Please set down only the lines between the line containing "## layout make-up" and the end of the records, inclusive, exactly as they stand.

Saved entries:
• • • •

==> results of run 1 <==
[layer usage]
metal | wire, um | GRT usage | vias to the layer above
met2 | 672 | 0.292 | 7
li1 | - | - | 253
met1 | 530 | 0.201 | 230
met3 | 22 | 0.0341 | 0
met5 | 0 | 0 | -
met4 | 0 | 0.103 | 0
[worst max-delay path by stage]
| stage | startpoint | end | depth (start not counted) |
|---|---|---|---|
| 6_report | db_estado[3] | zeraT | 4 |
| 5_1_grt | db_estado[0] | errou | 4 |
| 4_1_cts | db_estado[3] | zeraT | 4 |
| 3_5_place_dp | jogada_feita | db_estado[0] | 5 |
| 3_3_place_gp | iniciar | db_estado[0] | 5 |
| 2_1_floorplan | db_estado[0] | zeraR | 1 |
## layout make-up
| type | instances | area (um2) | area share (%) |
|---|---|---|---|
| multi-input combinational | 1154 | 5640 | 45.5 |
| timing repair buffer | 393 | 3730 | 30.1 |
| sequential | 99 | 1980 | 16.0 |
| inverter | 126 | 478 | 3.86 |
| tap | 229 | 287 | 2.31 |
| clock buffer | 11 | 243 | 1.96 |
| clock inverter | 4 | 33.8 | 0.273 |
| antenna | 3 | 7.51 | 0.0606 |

• • • •

§ WORKED SOLUTION:
## layout make-up
| type | instances | area (um2) | area share (%) |
|---|---|---|---|
| multi-input combinational | 1154 | 5640 | 45.5 |
| timing repair buffer | 393 | 3730 | 30.1 |
| sequential | 99 | 1980 | 16.0 |
| inverter | 126 | 478 | 3.86 |
| tap | 229 | 287 | 2.31 |
| clock buffer | 11 | 243 | 1.96 |
| clock inverter | 4 | 33.8 | 0.273 |
| antenna | 3 | 7.51 | 0.0606 |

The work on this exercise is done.